# [Problem to solve]
From the listing below, set down exactly the lines between the one holding "set_clock_uncertainty 0.05 [all_clocks]" and the one holding "Count of clock-buffer", inclusive. No other line is wanted.

# [Listed records]
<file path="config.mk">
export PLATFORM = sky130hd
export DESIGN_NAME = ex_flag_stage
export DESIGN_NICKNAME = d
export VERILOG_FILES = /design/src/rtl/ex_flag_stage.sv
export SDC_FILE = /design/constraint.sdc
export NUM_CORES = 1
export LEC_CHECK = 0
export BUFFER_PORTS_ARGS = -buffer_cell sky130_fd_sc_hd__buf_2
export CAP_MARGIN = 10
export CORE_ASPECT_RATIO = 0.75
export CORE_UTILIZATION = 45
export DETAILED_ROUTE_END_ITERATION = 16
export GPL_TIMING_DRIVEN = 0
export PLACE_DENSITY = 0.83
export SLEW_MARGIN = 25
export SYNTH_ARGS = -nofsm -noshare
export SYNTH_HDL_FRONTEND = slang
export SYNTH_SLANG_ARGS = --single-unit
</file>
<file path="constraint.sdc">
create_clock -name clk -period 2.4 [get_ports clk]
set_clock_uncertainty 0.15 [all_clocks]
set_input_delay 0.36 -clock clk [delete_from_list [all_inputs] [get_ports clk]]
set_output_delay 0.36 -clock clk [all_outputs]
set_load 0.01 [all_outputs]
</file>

* * *

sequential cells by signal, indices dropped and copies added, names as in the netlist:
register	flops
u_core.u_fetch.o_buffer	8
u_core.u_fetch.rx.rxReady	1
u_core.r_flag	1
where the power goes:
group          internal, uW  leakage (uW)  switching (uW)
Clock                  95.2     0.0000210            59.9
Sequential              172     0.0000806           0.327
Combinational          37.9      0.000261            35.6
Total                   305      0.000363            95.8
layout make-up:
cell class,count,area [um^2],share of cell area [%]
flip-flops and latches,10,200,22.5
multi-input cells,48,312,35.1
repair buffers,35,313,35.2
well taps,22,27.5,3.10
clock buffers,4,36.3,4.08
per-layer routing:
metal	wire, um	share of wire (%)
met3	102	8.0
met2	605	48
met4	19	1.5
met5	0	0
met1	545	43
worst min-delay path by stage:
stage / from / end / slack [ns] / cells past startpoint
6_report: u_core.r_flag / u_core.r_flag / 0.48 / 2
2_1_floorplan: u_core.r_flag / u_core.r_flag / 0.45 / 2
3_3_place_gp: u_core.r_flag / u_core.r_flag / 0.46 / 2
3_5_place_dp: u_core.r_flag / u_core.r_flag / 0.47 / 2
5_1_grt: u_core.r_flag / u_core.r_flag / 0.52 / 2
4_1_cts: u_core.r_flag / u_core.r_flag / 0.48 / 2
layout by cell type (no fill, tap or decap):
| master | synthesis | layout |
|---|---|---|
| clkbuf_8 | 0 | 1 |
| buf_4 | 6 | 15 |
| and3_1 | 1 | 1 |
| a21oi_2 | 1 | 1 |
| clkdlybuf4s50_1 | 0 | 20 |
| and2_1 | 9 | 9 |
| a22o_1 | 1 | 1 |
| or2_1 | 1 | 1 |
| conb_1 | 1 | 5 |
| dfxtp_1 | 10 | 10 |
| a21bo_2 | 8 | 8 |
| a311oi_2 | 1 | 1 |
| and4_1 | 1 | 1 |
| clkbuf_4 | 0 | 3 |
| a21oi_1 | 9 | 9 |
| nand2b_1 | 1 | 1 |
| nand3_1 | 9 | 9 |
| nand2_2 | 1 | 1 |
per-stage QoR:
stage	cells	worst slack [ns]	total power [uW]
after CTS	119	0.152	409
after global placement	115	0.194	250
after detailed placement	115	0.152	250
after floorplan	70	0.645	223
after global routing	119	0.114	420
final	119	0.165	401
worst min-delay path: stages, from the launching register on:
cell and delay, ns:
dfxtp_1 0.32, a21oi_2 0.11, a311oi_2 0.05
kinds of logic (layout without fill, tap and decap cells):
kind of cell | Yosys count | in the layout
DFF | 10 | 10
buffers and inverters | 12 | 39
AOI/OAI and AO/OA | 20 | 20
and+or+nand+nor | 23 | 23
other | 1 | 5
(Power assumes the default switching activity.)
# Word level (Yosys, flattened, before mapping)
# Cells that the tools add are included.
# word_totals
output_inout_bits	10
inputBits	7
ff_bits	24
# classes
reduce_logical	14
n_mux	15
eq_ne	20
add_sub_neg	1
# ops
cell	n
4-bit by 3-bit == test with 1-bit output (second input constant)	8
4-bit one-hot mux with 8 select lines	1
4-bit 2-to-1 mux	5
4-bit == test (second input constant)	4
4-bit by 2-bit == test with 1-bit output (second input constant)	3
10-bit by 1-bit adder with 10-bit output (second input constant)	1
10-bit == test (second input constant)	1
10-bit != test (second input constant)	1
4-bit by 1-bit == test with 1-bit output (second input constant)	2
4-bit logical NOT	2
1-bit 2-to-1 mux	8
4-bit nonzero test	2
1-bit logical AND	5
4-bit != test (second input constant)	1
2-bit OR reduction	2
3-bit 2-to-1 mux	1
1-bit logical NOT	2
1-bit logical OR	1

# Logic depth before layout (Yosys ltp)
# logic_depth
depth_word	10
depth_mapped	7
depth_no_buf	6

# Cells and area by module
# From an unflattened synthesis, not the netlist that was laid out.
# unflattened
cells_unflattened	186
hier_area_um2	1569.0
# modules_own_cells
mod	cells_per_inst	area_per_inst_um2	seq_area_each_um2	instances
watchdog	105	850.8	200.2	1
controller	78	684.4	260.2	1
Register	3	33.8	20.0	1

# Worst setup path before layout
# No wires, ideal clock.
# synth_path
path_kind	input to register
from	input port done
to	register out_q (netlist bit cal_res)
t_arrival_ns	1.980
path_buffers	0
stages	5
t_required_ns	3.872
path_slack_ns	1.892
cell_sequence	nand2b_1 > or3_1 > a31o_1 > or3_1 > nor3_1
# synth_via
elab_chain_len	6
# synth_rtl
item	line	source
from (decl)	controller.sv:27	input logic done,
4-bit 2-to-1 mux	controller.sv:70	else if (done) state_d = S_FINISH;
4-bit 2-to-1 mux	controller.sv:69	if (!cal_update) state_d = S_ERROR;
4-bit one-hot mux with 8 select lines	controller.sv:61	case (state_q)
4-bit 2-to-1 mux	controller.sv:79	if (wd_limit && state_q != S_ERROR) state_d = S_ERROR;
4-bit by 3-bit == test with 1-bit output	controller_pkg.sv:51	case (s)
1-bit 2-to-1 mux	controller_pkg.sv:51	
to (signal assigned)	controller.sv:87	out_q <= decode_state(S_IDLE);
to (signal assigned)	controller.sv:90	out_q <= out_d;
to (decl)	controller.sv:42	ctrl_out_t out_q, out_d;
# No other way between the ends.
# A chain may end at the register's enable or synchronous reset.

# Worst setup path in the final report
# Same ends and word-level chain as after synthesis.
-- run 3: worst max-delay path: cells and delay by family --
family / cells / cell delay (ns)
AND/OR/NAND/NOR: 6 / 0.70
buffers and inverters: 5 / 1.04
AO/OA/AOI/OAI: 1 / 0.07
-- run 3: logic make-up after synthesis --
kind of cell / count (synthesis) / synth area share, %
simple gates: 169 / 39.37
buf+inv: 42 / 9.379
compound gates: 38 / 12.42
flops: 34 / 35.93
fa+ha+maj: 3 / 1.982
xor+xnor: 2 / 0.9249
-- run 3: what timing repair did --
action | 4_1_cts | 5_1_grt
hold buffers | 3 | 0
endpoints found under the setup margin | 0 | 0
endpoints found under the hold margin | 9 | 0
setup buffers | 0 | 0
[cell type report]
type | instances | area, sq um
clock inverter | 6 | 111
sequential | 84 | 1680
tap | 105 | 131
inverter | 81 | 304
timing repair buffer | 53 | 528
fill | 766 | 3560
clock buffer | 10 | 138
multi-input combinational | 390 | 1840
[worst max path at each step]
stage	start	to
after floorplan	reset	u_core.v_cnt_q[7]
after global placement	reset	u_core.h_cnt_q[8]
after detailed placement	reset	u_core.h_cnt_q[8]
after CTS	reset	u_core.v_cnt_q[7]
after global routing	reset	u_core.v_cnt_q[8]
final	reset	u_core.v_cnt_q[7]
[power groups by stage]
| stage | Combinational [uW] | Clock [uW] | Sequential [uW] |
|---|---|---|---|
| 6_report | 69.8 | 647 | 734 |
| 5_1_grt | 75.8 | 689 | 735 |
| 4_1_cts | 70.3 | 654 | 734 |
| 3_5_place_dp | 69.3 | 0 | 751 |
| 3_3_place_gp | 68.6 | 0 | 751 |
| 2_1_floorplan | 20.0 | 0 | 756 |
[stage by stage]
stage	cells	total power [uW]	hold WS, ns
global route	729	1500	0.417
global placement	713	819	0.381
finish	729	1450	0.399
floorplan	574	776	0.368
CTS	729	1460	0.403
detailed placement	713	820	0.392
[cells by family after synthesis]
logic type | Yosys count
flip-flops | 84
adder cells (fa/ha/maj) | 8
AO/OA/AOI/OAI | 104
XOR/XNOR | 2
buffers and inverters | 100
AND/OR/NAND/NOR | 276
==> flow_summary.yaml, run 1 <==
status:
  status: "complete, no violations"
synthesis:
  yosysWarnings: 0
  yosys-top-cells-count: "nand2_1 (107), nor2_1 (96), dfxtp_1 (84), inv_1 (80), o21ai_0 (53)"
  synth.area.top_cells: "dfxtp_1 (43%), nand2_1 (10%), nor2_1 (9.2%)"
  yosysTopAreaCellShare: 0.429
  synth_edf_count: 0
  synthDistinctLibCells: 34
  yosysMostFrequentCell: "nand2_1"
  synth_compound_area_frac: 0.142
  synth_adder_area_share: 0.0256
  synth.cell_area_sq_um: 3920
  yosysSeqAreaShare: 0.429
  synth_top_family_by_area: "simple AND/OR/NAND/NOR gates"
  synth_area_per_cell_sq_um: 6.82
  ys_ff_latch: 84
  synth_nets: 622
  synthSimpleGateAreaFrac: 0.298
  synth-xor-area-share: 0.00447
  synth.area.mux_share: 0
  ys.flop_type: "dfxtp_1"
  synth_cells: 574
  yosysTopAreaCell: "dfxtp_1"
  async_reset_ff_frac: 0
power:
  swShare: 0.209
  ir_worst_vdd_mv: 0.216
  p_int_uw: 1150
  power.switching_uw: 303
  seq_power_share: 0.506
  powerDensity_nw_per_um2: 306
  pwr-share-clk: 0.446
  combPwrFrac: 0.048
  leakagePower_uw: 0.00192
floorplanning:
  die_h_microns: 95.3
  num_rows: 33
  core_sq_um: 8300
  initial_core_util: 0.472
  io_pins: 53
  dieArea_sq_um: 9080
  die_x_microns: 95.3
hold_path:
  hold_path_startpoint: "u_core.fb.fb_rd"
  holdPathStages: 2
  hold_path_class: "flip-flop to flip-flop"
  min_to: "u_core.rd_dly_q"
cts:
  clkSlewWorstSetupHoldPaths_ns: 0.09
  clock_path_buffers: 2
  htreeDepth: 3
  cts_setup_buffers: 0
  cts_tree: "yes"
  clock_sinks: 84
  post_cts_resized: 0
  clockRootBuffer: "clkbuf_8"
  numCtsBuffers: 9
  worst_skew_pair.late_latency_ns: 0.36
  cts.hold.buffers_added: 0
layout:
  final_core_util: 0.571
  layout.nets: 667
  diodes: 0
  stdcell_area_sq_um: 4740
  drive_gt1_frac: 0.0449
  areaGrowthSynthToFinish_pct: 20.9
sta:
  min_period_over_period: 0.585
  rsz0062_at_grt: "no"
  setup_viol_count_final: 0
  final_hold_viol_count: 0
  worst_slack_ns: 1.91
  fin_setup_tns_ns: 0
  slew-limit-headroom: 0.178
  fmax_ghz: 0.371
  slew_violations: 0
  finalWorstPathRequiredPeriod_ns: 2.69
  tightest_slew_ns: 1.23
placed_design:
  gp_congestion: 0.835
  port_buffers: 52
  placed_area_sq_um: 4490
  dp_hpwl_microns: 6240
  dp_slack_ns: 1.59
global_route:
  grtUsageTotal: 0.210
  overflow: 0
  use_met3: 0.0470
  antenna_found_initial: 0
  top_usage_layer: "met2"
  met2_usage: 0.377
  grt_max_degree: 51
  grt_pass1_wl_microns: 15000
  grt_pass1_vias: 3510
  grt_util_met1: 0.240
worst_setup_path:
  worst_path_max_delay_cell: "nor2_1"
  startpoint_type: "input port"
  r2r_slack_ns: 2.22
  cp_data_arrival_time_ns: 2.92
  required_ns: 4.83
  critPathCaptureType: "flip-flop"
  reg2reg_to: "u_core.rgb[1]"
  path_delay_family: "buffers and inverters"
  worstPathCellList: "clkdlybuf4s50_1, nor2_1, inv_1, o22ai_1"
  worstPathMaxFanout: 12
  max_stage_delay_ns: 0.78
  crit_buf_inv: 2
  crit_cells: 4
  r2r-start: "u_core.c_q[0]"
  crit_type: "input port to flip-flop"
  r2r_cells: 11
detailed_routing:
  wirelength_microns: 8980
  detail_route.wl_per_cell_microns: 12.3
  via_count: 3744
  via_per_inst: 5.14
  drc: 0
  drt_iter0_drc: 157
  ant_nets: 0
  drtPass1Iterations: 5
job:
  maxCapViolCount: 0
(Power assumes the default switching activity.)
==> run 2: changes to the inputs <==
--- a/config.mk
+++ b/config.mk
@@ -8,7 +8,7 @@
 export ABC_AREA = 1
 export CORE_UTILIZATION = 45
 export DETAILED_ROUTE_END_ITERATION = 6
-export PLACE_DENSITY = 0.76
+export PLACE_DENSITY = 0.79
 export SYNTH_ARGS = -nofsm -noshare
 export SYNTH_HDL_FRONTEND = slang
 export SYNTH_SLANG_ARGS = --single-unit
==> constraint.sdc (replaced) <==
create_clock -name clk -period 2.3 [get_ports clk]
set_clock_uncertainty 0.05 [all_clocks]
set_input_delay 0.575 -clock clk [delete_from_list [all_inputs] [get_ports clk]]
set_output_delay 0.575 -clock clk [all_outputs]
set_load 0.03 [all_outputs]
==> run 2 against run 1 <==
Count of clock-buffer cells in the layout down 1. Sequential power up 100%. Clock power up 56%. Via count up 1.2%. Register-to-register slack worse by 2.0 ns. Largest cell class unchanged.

# [Exercise response]
set_clock_uncertainty 0.05 [all_clocks]
set_input_delay 0.575 -clock clk [delete_from_list [all_inputs] [get_ports clk]]
set_output_delay 0.575 -clock clk [all_outputs]
set_load 0.03 [all_outputs]
==> run 2 against run 1 <==
Count of clock-buffer cells in the layout down 1. Sequential power up 100%. Clock power up 56%. Via count up 1.2%. Register-to-register slack worse by 2.0 ns. Largest cell class unchanged.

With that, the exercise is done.